Jared* had similar feelings.
He and his wife purchased a new house off the plans about a year ago and were pre-approved a home loan, which had since been renewed every few months.
He said they had to "redo the whole process" once the rules changed, "and then [the bank] gave us quite a vague email that said 'oh yeah, we'll do it again just before you settle but it should be okay'".
Jared said their house was now "almost finished", but the email "didn't give us too much reassurance".
"How do we know we have the firm-word from the bank that they're actually going to give us the mortgage?"
He thought the new rules were stormy waters for consumers, especially because he had previously had a mortgage that his bank had no issues with.
Jared said that "was the scary thing" because he was now "staring down the barrel of having $600,000-$700,000 mortgage and not knowing what the bank is going to say at the end".
Financial Advice New Zealand chief executive Katrina Shanks said the CCCFA rules did not allow banks discretion and did not align with real life.

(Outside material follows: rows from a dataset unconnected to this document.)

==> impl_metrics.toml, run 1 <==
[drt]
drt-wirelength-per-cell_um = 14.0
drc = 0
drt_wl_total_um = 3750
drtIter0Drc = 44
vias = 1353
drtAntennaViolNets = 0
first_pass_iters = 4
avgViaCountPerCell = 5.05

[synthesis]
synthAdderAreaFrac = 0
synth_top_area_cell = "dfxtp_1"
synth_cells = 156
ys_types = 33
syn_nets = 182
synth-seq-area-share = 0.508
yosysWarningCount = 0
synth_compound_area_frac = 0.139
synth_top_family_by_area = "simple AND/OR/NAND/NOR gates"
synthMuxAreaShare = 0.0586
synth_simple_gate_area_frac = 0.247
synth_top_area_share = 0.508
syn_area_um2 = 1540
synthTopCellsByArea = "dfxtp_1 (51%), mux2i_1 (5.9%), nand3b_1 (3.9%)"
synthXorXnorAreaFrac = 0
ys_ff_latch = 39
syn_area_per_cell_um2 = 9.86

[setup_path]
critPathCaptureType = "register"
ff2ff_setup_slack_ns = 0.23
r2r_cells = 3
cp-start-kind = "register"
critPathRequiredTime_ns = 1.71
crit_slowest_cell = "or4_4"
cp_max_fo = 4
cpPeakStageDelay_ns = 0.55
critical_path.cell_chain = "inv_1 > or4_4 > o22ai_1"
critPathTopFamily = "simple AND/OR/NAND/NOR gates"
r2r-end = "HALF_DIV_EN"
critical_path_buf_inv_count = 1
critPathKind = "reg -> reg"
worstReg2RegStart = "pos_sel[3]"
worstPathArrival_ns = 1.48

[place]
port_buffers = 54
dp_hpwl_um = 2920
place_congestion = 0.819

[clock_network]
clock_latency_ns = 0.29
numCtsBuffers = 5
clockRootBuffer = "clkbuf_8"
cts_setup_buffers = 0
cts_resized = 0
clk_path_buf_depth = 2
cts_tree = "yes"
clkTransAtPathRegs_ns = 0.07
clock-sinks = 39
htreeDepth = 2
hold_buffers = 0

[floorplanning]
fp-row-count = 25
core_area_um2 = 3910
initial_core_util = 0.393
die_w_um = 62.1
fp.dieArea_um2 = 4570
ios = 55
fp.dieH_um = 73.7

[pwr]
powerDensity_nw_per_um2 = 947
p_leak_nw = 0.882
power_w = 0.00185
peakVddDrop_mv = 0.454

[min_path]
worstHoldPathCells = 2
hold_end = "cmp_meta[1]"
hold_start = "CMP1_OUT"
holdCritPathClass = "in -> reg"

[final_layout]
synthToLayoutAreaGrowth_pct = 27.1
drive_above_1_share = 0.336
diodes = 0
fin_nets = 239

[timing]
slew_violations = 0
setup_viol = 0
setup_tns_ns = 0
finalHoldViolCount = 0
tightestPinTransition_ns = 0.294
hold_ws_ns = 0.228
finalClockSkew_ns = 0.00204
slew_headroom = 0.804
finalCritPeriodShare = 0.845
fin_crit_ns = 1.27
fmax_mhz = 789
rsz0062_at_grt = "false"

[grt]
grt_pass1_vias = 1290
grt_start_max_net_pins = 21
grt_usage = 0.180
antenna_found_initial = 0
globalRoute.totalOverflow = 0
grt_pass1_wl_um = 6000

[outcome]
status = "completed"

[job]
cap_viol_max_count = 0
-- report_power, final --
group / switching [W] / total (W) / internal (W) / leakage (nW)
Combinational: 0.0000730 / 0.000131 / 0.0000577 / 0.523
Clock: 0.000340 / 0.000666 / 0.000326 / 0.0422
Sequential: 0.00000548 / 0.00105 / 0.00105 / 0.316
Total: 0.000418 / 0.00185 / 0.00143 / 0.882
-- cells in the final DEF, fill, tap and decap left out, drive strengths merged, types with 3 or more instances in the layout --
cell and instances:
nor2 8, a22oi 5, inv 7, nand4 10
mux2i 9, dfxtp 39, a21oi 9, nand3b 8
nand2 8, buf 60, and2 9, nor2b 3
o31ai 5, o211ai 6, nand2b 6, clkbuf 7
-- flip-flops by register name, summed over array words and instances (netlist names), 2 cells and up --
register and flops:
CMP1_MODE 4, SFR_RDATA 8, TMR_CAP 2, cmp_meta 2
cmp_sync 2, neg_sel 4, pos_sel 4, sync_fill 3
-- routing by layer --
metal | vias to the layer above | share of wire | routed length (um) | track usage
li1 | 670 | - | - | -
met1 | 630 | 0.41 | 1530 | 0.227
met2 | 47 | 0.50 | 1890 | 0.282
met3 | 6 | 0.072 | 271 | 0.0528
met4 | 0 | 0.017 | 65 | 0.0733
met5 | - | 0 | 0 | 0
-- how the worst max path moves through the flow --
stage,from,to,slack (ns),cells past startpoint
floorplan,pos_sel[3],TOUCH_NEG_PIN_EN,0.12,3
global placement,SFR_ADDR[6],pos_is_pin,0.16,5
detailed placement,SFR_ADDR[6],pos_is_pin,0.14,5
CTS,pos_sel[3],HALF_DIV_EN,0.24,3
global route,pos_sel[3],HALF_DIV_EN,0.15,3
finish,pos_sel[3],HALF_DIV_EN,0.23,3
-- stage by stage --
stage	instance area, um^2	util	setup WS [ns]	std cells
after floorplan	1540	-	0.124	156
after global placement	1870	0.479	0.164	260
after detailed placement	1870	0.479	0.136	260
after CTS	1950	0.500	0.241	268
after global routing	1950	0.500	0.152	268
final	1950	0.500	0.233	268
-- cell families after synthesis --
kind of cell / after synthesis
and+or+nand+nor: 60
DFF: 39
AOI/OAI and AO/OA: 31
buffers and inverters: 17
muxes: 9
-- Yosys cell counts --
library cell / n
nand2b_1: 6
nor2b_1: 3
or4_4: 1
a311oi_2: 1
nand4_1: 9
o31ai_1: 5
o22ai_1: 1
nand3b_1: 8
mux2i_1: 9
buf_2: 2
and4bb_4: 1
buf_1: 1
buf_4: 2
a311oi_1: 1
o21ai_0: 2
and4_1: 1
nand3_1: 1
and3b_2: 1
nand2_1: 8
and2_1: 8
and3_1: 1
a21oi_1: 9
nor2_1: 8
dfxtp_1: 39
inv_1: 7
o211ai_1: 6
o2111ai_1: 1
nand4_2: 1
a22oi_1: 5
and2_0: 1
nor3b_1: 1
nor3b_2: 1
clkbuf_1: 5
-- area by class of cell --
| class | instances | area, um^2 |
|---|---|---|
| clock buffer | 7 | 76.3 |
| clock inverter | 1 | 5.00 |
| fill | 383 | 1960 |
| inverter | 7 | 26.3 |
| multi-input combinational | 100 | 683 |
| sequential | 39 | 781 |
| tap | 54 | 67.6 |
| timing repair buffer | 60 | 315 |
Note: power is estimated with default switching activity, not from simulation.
$ cat src/rtl/ptu_pkg.sv
// Purpose: shared constants and types for the port and timer unit
// Assumes: byte-wide register bus, one 10 MHz clock
// Notes:   offsets are byte addresses of the peripheral bus
package ptu_pkg;

  // register offsets
  localparam logic [5:0] OFS_PORT_DATA = 6'h01;
  localparam logic [5:0] OFS_EDGE_SEL  = 6'h03;
  localparam logic [5:0] OFS_DIRECTION = 6'h05;
  localparam logic [5:0] OFS_TA_CTRL   = 6'h19;
  localparam logic [5:0] OFS_TB_CTRL   = 6'h1B;
  localparam logic [5:0] OFS_TCD_CTRL  = 6'h1D;
  localparam logic [5:0] OFS_TA_DATA   = 6'h1F;
  localparam logic [5:0] OFS_TB_DATA   = 6'h21;
  localparam logic [5:0] OFS_TC_DATA   = 6'h23;
  localparam logic [5:0] OFS_TD_DATA   = 6'h25;

  // reset values and field positions
  localparam logic [7:0] RST_BYTE      = 8'h00;
  localparam logic [3:0] RST_MODE      = 4'h0;
  localparam int         BIT_CLR_OUT   = 4;
  localparam int         LINE_FOUR     = 4;
  localparam int         LINE_THREE    = 3;
  localparam logic [7:0] CNT_LAST      = 8'h01;
  localparam logic [3:0] MODE_EVENT    = 4'h8;

  // prescaler ratios
  localparam logic [7:0] DIV_4   = 8'h04;
  localparam logic [7:0] DIV_10  = 8'h0A;
  localparam logic [7:0] DIV_16  = 8'h10;
  localparam logic [7:0] DIV_50  = 8'h32;
  localparam logic [7:0] DIV_64  = 8'h40;
  localparam logic [7:0] DIV_100 = 8'h64;
  localparam logic [7:0] DIV_200 = 8'hC8;

  // timer operating kind, gray along stop-delay-pulse-event
  typedef enum logic [1:0] {
    KIND_STOP  = 2'b00,
    KIND_DELAY = 2'b01,
    KIND_PULSE = 2'b11,
    KIND_EVENT = 2'b10
  } ptu_kind_type;

  // register bus request
  typedef struct packed {
    logic       rd;
    logic       wr;
    logic [5:0] addr;
    logic [7:0] wdata;
  } ptu_bus_req_type;

  // prescaler ratio from the three low mode bits
  function automatic logic [7:0] ptu_div(input logic [2:0] sel);
    case (sel)
      3'h2:    ptu_div = DIV_10;
      3'h3:    ptu_div = DIV_16;
      3'h4:    ptu_div = DIV_50;
      3'h5:    ptu_div = DIV_64;
      3'h6:    ptu_div = DIV_100;
      3'h7:    ptu_div = DIV_200;
      default: ptu_div = DIV_4;
    endcase
  endfunction

  // operating kind from a four-bit mode code
  function automatic ptu_kind_type ptu_kind(input logic [3:0] code);
    if (code == RST_MODE) begin
      ptu_kind = KIND_STOP;
    end else if (!code[3]) begin
      ptu_kind = KIND_DELAY;
    end else if (code == MODE_EVENT) begin
      ptu_kind = KIND_EVENT;
    end else begin
      ptu_kind = KIND_PULSE;
    end
  endfunction

endpackage
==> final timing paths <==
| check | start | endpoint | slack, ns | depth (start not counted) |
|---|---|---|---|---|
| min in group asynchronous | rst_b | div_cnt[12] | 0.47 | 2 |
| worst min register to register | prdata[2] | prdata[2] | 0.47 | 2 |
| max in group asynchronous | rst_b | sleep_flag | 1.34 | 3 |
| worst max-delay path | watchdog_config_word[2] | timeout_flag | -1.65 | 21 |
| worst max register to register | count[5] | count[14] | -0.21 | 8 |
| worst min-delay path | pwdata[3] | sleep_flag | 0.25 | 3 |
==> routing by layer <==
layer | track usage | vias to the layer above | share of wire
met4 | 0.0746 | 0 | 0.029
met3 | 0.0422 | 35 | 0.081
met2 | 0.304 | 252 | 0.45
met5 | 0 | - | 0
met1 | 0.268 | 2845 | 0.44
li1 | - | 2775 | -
`config.mk`:
```
export PLATFORM = sky130hd
export DESIGN_NAME = ovf_input_overvolt_fault
export DESIGN_NICKNAME = d
export VERILOG_FILES = /design/src/hdl/ovf_input_overvolt_fault.v
export VERILOG_INCLUDE_DIRS = /design/src /design/src/hdl
export SDC_FILE = /design/constraint.sdc
export NUM_CORES = 1
export LEC_CHECK = 0
export ABC_AREA = 1
export BUFFER_PORTS_ARGS = -buffer_cell sky130_fd_sc_hd__clkbuf_2
export CAP_MARGIN = 20
export CORE_UTILIZATION = 54
export DETAILED_ROUTE_END_ITERATION = 6
export GPL_ROUTABILITY_DRIVEN = 1
export PLACE_DENSITY_LB_ADDON = 0.1
export RECOVER_POWER = 100
export SLEW_MARGIN = 30
export SYNTH_ARGS = -nofsm -noshare
export SYNTH_HDL_FRONTEND = slang
export SYNTH_SLANG_ARGS = --single-unit
```
`constraint.sdc`:
```
create_clock -name sys_clk_i -period 2.55 [get_ports sys_clk_i]
set_clock_uncertainty 0.05 [all_clocks]
set_input_delay 0.255 -clock sys_clk_i [delete_from_list [all_inputs] [get_ports sys_clk_i]]
set_output_delay 0.255 -clock sys_clk_i [all_outputs]
set_load 0.005 [all_outputs]
```
`src/hdl/ovf_regs.vh`:
```
// Command codes, field positions, reset values and states of the over-voltage fault block
`ifndef OVF_REGS_VH
`define OVF_REGS_VH

// =====================================================================
// Command codes
`define OVF_CMD_TRIP_LEVEL 8'h55
`define OVF_CMD_REACTION 8'h56

// =====================================================================
// Reset values
`define OVF_TRIP_RESET 16'h7bff
`define OVF_REACT_RESET 8'h80

// =====================================================================
// Reaction register fields
`define OVF_MODE_HI 7
`define OVF_MODE_LO 6
`define OVF_RETRY_HI 5
`define OVF_RETRY_LO 3
`define OVF_DELAY_HI 2
`define OVF_DELAY_LO 0

// =====================================================================
// Field encodings
`define OVF_MODE_IGNORE 2'h0
`define OVF_MODE_DELAYED 2'h1
`define OVF_MODE_DISABLE 2'h2
`define OVF_MODE_RESUME 2'h3
`define OVF_RETRY_NONE 3'h0
`define OVF_RETRY_FOREVER 3'h7

// =====================================================================
// Linear format fields
`define OVF_LIN_EXP_HI 15
`define OVF_LIN_EXP_LO 11
`define OVF_LIN_MANT_HI 10
`define OVF_LIN_MANT_LO 0
`define OVF_LIN_BIAS 6'h10

// =====================================================================
// Reaction states
`define OVF_ST_RUN 3'h0
`define OVF_ST_GRACE 3'h1
`define OVF_ST_WAIT 3'h2
`define OVF_ST_HOLD 3'h3
`define OVF_ST_LATCH 3'h4
`define OVF_ST_OFF 3'h5

`endif

```
`src/hdl/ovf_input_overvolt_fault.v`:
```
// Input over-voltage trip level, reaction setting and fault reaction sequencer
`timescale 1ns/1ps
// How it works
// Trip level is a 16-bit linear-format value, compared in volts.
// Reaction 00: output keeps running through the fault.
// Reaction 01: run for the delay, then retry behaviour if fault remains.
// Reaction 10: disable output at once, then follow the retry count.
// Reaction 11: output off while fault present, back on when it clears.
// Retry code 000: no restart, output stays off until fault cleared.
// Codes 001-110: one to six restarts, then off until cleared.
// Attempt starts are spaced by the delay unit times two to the power of the delay field.
// Code 111: retry forever until commanded off or another fault.
// Delay field gives two to the power of the code in units.
// Size of a delay unit comes from a separate timing-unit input.
// Fault when measured input exceeds trip level; reported as status.
// Latched shutdown ends only on host fault clear or power cycle.
`include "ovf_regs.vh"

module ovf_input_overvolt_fault (
  input wire sys_clk_i,
  input wire rst_n_i,
  input wire cmd_wr_i,
  input wire cmd_rd_i,
  input wire [7:0] cmd_code_i,
  input wire [15:0] cmd_data_i,
  input wire [15:0] vin_meas_i,
  input wire [15:0] delay_unit_i,
  input wire fault_clear_i,
  input wire on_cmd_i,
  input wire other_fault_i,
  output reg [15:0] rd_data_o,
  output reg rd_ack_o,
  output reg cmd_err_o,
  output reg out_enable_o,
  output reg ov_fault_o,
  output reg ov_active_o,
  output reg [2:0] state_o
);

  // ===================================================================
  // Linear format to fixed point
  // Shift covers every exponent, so no two legal codes compare wrongly
  function [47:0] ovf_to_fixed;
    input [15:0] lin;
    reg [47:0] mant;
    reg [5:0] sh;
    begin
      mant = {{37{lin[`OVF_LIN_MANT_HI]}}, lin[`OVF_LIN_MANT_HI:`OVF_LIN_MANT_LO]};
      sh = {lin[`OVF_LIN_EXP_HI], lin[`OVF_LIN_EXP_HI:`OVF_LIN_EXP_LO]} + `OVF_LIN_BIAS;
      ovf_to_fixed = mant << sh;
    end
  endfunction

  // ===================================================================
  // Command registers
  reg [15:0] trip_level_r;
  reg [7:0] reaction_r;
  wire hit_trip = (cmd_code_i == `OVF_CMD_TRIP_LEVEL);
  wire hit_react = (cmd_code_i == `OVF_CMD_REACTION);

  always @(posedge sys_clk_i or negedge rst_n_i)
  begin
    if (!rst_n_i)
    begin
      trip_level_r <= `OVF_TRIP_RESET;
      reaction_r <= `OVF_REACT_RESET;
      rd_data_o <= 16'h0000;
      rd_ack_o <= 1'b0;
      cmd_err_o <= 1'b0;
    end
    else
    begin
      if (cmd_wr_i && hit_trip)
        trip_level_r <= cmd_data_i;
      if (cmd_wr_i && hit_react)
        reaction_r <= cmd_data_i[7:0];
      rd_ack_o <= cmd_rd_i;
      cmd_err_o <= (cmd_rd_i || cmd_wr_i) && !hit_trip && !hit_react;
      if (cmd_rd_i)
        rd_data_o <= hit_trip ? trip_level_r :
                     hit_react ? {8'h00, reaction_r} : 16'h0000;
    end
  end

  wire [1:0] mode = reaction_r[`OVF_MODE_HI:`OVF_MODE_LO];
  wire [2:0] retries = reaction_r[`OVF_RETRY_HI:`OVF_RETRY_LO];
  wire [2:0] delay_code = reaction_r[`OVF_DELAY_HI:`OVF_DELAY_LO];

  // ===================================================================
  // Fault detection
  // Signed compare of fixed-point values from both linear words
  wire ov_raw = $signed(ovf_to_fixed(vin_meas_i)) > $signed(ovf_to_fixed(trip_level_r));

  // ===================================================================
  // Delay length: unit times two to the code
  wire [22:0] delay_len = {7'h00, delay_unit_i} << delay_code;

  // ===================================================================
  // Reaction sequencer
  // Binary state codes, also shown on the status port
  localparam [2:0] ST_RUN = `OVF_ST_RUN;
  localparam [2:0] ST_GRACE = `OVF_ST_GRACE;
  localparam [2:0] ST_WAIT = `OVF_ST_WAIT;
  localparam [2:0] ST_HOLD = `OVF_ST_HOLD;
  localparam [2:0] ST_LATCH = `OVF_ST_LATCH;
  localparam [2:0] ST_OFF = `OVF_ST_OFF;
  reg [2:0] state_r;
  reg [2:0] state_nxt;
  reg [22:0] cnt_r;
  reg [22:0] cnt_nxt;
  reg [2:0] left_r;
  reg [2:0] left_nxt;
  wire cnt_done = (cnt_r <= 23'h000001);
  // Latch unless tries remain; forever mode never runs out
  wire give_up = (retries != `OVF_RETRY_FOREVER) && (left_r == 3'h0);
  // Entering a wait spends one try, whichever path led there
  wire [2:0] first_left = (retries == `OVF_RETRY_FOREVER) ? retries : retries - 3'h1;

  always @*
  begin
    state_nxt = state_r;
    cnt_nxt = (cnt_r == 23'h000000) ? cnt_r : cnt_r - 23'h000001;
    left_nxt = left_r;
    case (state_r)
      ST_RUN:
      begin
        left_nxt = retries;
        if (ov_active_o)
        begin
          case (mode)
            `OVF_MODE_DELAYED:
            begin
              state_nxt = ST_GRACE;
              cnt_nxt = delay_len;
            end
            `OVF_MODE_DISABLE:
            begin
              cnt_nxt = delay_len;
              left_nxt = first_left;
              state_nxt = (retries == `OVF_RETRY_NONE) ? ST_LATCH : ST_WAIT;
            end
            `OVF_MODE_RESUME:
              state_nxt = ST_HOLD;
            default:
              state_nxt = ST_RUN;
          endcase
        end
      end
      ST_GRACE:
      begin
        if (!ov_active_o)
          state_nxt = ST_RUN;
        else if (cnt_done)
        begin
          cnt_nxt = delay_len;
          left_nxt = first_left;
          state_nxt = (retries == `OVF_RETRY_NONE) ? ST_LATCH : ST_WAIT;
        end
      end
      ST_WAIT:
      begin
        if (cnt_done)
        begin
          // Attempt fails if fault still there at its start
          if (!ov_active_o)
            state_nxt = ST_RUN;
          else if (give_up)
            state_nxt = ST_LATCH;
          else
          begin
            cnt_nxt = delay_len;
            if (retries != `OVF_RETRY_FOREVER)
              left_nxt = left_r - 3'h1;
          end
        end
      end
      ST_HOLD:
        if (!ov_active_o)
          state_nxt = ST_RUN;
      ST_LATCH:
        if (fault_clear_i)
          state_nxt = ST_RUN;
      ST_OFF:
        if (on_cmd_i && !other_fault_i)
          state_nxt = ST_RUN;
      default:
        state_nxt = ST_RUN;
    endcase
    // Commanded off or another shutdown ends any retry loop
    if ((!on_cmd_i || other_fault_i) && state_r != ST_LATCH)
      state_nxt = ST_OFF;
  end

  // Status port mirrors the state register, so it needs no decode
  always @(posedge sys_clk_i or negedge rst_n_i)
  begin
    if (!rst_n_i)
    begin
      state_r <= ST_OFF;
      cnt_r <= 23'h000000;
      left_r <= 3'h0;
      ov_active_o <= 1'b0;
      ov_fault_o <= 1'b0;
      out_enable_o <= 1'b0;
      state_o <= ST_OFF;
    end
    else
    begin
      state_r <= state_nxt;
      state_o <= state_nxt;
      cnt_r <= cnt_nxt;
      left_r <= left_nxt;
      ov_active_o <= ov_raw;
      // Set wins over a clear in the same cycle
      if (ov_raw)
        ov_fault_o <= 1'b1;
      else if (fault_clear_i)
        ov_fault_o <= 1'b0;
      out_enable_o <= (state_nxt == ST_RUN) || (state_nxt == ST_GRACE);
    end
  end

endmodule // ovf_input_overvolt_fault

```
==> reports/metrics.yaml, run 1 <==
synth_nets: 1252
instances_no_fill: 1452
cp.required_ps: 2740
clock-root-buffer: "clkbuf_16"
hold_path_class: "in -> reg"
syn_inst: 1135
grt_max_degree: 75
fmax_mhz: 350.1
period_minus_slack_ps: 2856
reg2reg_depth: 20
async_reset_ff_share_pct: 100.0
critical_path_arrival_ps: 3050
powerDensity_nw_per_um2: 497.4
hold_viol: 0
drc: 0
finalMaxSlewViolations: 75
htree_levels: 3
ys_types: 43
critPathKind: "reg -> reg"
max_slew_margin_pct: -24.75
cpMostUsedCell: "nand2_1"
cap_violations: 1
cp_max_fo: 5
yosysWarnings: 0
die_h_um: 117.5
r2r_slack_ps: -310
wl_per_cell_um: 14.63
most-common-layout-cells: "nand2_1 (329), o21ai_0 (106), nor2_1 (102)"
dieArea_um2: 13810
synth.area.top_cells: "dfrtp_1 (20%), nand2_1 (18%), o21ai_0 (10%), ha_1 (9.4%), dfstp_2 (6.2%)"
critPathSlowestCell: "dfstp_2"
wirelength_um: 21250
p_leak_nw: 4.463
worstHoldStart: "cmd_data_i[14]"
path_clk_slew_ps: 60
clock-sinks: 74
n_antenna_cell: 0
syn_area_um2: 7203
drtPass1Iterations: 5
start_util_pct: 56.17
worstPathCellList: "buf_6 -> nand2_4 -> o21ai_4 -> nand2_2 -> o21ai_2 -> nand2_1 -> nand2_1 -> inv_2 -> o21ai_4 -> a21oi_2 -> ha_1 -> nand2_2 -> nor2_4 -> nand4_1 -> nor2_2 -> nand2_1 -> nand3_2 -> nand2_2 -> nand3_2 -> nand2_1"
mostFrequentLayoutCell: "nand2_1"
drtIter0Drc: 569
syn2layout_area_growth_pct: 25.62
synth_seq_cells: 74
worstReg2RegStart: "trip_level_r[11]"
grt_antenna_before_repair: 0
yosys_most_used_dff: "dfrtp_1"
cp_slowest_stage_delay_ps: 600
nets: 1392
violations: "capacitance limit, slew limit, setup timing"
holdPathStages: 3
grt_pass1_vias: 7274
hpwl_um: 15900
end_kind: "flip-flop"
grt_usage_pct: 30.51
synth.avg_cell_area_um2: 6.346
grt_first_pass_wirelength_um: 34290
setup_violations: 15
ant_nets: 0
worst_hold_path.endpoint: "trip_level_r[14]"
gp_congestion: 0.9311
cts_buffers: 9
viasPerCell: 5.501
drive_gt1_share_pct: 23.28
r2r-end: "ov_fault_o"
clockBufferDepth: 2
dp.cells: 1424
chipWidth_um: 117.5
worst_slew_pin_slew_ps: 1871
port-buffer-count: 86
power_w: 0.004500
outcome: "finished, violations left"
pin_count: 87
netlist.area_leader.share_pct: 19.80
fin_crit_sh_pct: 112.0
ys_seq_area_share_pct: 26.00
yosys.area.top_type: "dfrtp_1"
hold_ws_ps: 66.14
synth-edff-count: 0
peakVddDrop_mv: 0.5577
grt_overflow: 0
startpoint_type: "flip-flop"
clk_latency_ps: 350
setup_slack_ps: -306.1
vias: 7987
row_count: 41
cts_tree: "yes"
fp.coreArea_um2: 12820
grt_setup_unrepaired: "true"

She did not think having "clean expenditure" for three months protected vulnerable consumers like the changes intended.
"No one thought it was designed to reach so far into someone's personal life and determine that because you have a committed expenditure, for now, to go see a therapist, or to go and see a doctor, that that would hold you back from being able to obtain credit."
Shanks said banks needed more discretion otherwise things were going to get "very, very stressful" for the consumer - particularly those building a home, like Jared.
RNZ approached all of New Zealand's major banks for comment.
Westpac suggested RNZ speak to the Bankers Association, and ASB and BNZ did not respond by deadline.
Kiwibank and ANZ both recognised things were more intense than they used to be, but said they were just following the rules.
*Names in this story were changed to protect the identities of those trying to secure bank lending.